Infections with the hepatitis B virus (HBV) are a global health problem. According to the World Health Organisation (WHO), more than 260 million people worldwide are chronically infected with the virus. Vaccination prevents new HBV infections, but for people who are chronic carriers of the virus, a cure has not yet been found. Available drugs only prevent the virus from continuing to replicate in liver cells, but they cannot eliminate it. In the long term, this can lead to complications such as liver cancer or liver cirrhosis, whereby functional liver tissue is replaced by fibrous connective tissue.

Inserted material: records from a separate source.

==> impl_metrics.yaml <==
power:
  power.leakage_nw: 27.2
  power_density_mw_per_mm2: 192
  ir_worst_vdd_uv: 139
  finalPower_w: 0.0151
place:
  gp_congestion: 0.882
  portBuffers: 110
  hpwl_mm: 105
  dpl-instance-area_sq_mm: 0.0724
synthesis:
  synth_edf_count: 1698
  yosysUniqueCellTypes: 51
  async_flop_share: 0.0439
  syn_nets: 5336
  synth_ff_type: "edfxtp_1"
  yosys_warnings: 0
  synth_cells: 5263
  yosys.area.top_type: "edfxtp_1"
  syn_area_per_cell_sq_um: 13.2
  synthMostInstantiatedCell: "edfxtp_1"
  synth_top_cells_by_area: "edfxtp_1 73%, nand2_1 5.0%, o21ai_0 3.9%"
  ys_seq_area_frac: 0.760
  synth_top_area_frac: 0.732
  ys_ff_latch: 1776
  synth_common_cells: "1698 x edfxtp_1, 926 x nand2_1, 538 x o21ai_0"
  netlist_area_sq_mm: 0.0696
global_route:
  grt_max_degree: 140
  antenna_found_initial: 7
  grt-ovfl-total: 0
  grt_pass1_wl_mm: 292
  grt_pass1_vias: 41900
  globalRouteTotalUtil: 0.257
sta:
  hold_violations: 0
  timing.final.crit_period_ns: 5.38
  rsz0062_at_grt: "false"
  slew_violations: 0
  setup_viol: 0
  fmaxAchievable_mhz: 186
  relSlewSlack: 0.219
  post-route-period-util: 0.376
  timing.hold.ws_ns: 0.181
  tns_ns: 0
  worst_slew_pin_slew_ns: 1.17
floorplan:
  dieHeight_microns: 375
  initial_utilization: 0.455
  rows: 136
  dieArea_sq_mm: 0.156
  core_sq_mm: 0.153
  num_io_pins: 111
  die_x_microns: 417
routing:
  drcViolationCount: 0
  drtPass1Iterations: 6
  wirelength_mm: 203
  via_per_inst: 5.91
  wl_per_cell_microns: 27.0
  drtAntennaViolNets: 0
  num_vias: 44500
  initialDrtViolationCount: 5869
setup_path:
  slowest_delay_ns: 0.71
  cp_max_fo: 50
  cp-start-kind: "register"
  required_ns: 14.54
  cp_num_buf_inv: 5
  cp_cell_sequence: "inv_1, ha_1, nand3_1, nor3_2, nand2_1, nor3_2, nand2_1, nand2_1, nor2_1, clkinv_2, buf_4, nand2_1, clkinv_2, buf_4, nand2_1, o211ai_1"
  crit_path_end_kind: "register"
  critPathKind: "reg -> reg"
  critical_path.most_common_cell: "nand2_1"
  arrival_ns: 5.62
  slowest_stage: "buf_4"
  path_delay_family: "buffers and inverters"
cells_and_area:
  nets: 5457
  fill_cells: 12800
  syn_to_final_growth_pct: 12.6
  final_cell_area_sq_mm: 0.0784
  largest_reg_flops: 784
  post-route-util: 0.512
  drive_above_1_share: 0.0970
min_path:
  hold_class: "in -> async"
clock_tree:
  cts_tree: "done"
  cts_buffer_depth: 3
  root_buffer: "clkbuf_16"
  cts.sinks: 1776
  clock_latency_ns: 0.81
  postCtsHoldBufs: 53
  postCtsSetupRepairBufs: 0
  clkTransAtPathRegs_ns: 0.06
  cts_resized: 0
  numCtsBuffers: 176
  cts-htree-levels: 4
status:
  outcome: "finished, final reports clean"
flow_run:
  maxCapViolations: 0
File: config.mk
export PLATFORM = sky130hd
export DESIGN_NAME = forwarding_chain_resolver_core
export DESIGN_NICKNAME = d
export VERILOG_FILES = /design/src/design/fcr_pkg.sv /design/src/design/fcr_ctrl.sv /design/src/design/fcr_datapath.sv /design/src/design/forwarding_chain_resolver_core.sv
export SDC_FILE = /design/constraint.sdc
export NUM_CORES = 2
export LEC_CHECK = 0
export BUFFER_PORTS_ARGS = -buffer_cell sky130_fd_sc_hd__buf_2
export CORE_UTILIZATION = 50
export DETAILED_ROUTE_END_ITERATION = 7
export PLACE_DENSITY_LB_ADDON = 0.05
export SYNTH_ARGS = -nofsm -noshare
export SYNTH_HDL_FRONTEND = slang
export SYNTH_MEMORY_MAX_BITS = 65536
export SYNTH_SLANG_ARGS = --single-unit
File: constraint.sdc
create_clock -name clock -period 5.5 [get_ports clock]
set_input_delay 0.275 -clock clock [delete_from_list [all_inputs] [get_ports clock]]
set_output_delay 0.275 -clock clock [all_outputs]
set_load 0.01 [all_outputs]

"Currently, chronic hepatitis B cannot be cured. We have now been able to show that T-cell therapy exploiting new technologies presents an encouraging solution for the treatment of chronic HBV infection and liver cancer that is triggered by the virus. That is because these living drugs¹ are the most potent therapy we have at our disposal at present," explains Prof. Ulrike Protzer. She is Director of the Institute of Virology at the Helmholtz Zentrum München and at the Technical University of Munich, both members of the German Center for Infection Research (DZIF).
T cells eliminate hepatitis B
According to Dr. Karin Wisskirchen, first author of the study and scientist in the group of Ulrike Protzer, the new T-cell therapy was specifically developed as an approach to fighting HBV infection and HBV-associated liver cancer. It is known that in chronically infected patients, virus-specific T cells either cannot be detected or they demonstrate decreased activity. However, if patients are able to keep the virus under control by themselves, a strong T-cell response becomes detectable. "The obvious answer is therefore to use virus-specific T cells to make up for this deficit," Dr. Wisskirchen says. The genetic information for HBV-specific T-cell receptors was obtained from patients with resolved infection. In the laboratory, it can then be introduced into T cells from the blood of patients with chronic hepatitis B. This leads to the formation of new, active T cells, which fight the virus or virus-induced cancer cells. T cells created in this way were able to completely eliminate HBV-infected cells in the cell culture.
In cooperation with the group led by Prof. Maura Dandri, Hamburg the immune cells were then tested in a humanised mouse model. A single dose of the receptor-modified T-cells was sufficient to control the virus in the liver. Hereby, the T-cells only attacked infected liver cells and spared healthy tissue. Myrcludex B, an experimental drug developed by Prof. Stephan Urban, Heidelberg, was then administered to prevent the virus from infecting healthy liver cells again as soon as the T-cells had stopped circulating. As a result, the infection was completely cured.
Preparations for a clinical study
"The promising results of this study will help us to further investigate the potential of T-cell therapy and go ahead with clinical trials along with our partners. We are thus taking a decisive step towards establishing this form of personalised medicine," Prof. Protzer says. Her group will therefore continue to explore ways of applying the therapy to the widest possible group of patients. The Helmholtz Zentrum München has out-licensed parts of its T-cell therapy to SCG Cell therapy Pte. Ltd. "Together with our partner we are planning a clinical trial to study the treatment of patients with HBV-associated hepatocellular carcinoma," Dr. Wisskirchen explains. T-cell therapy is a highly innovative area that has gained momentum thanks to the significant success of clinical trials in the treatment of lymphoma. Prof. Dandri stresses: "Such progress would not be possible without the close cooperation that we have within the German Center for Infection Research."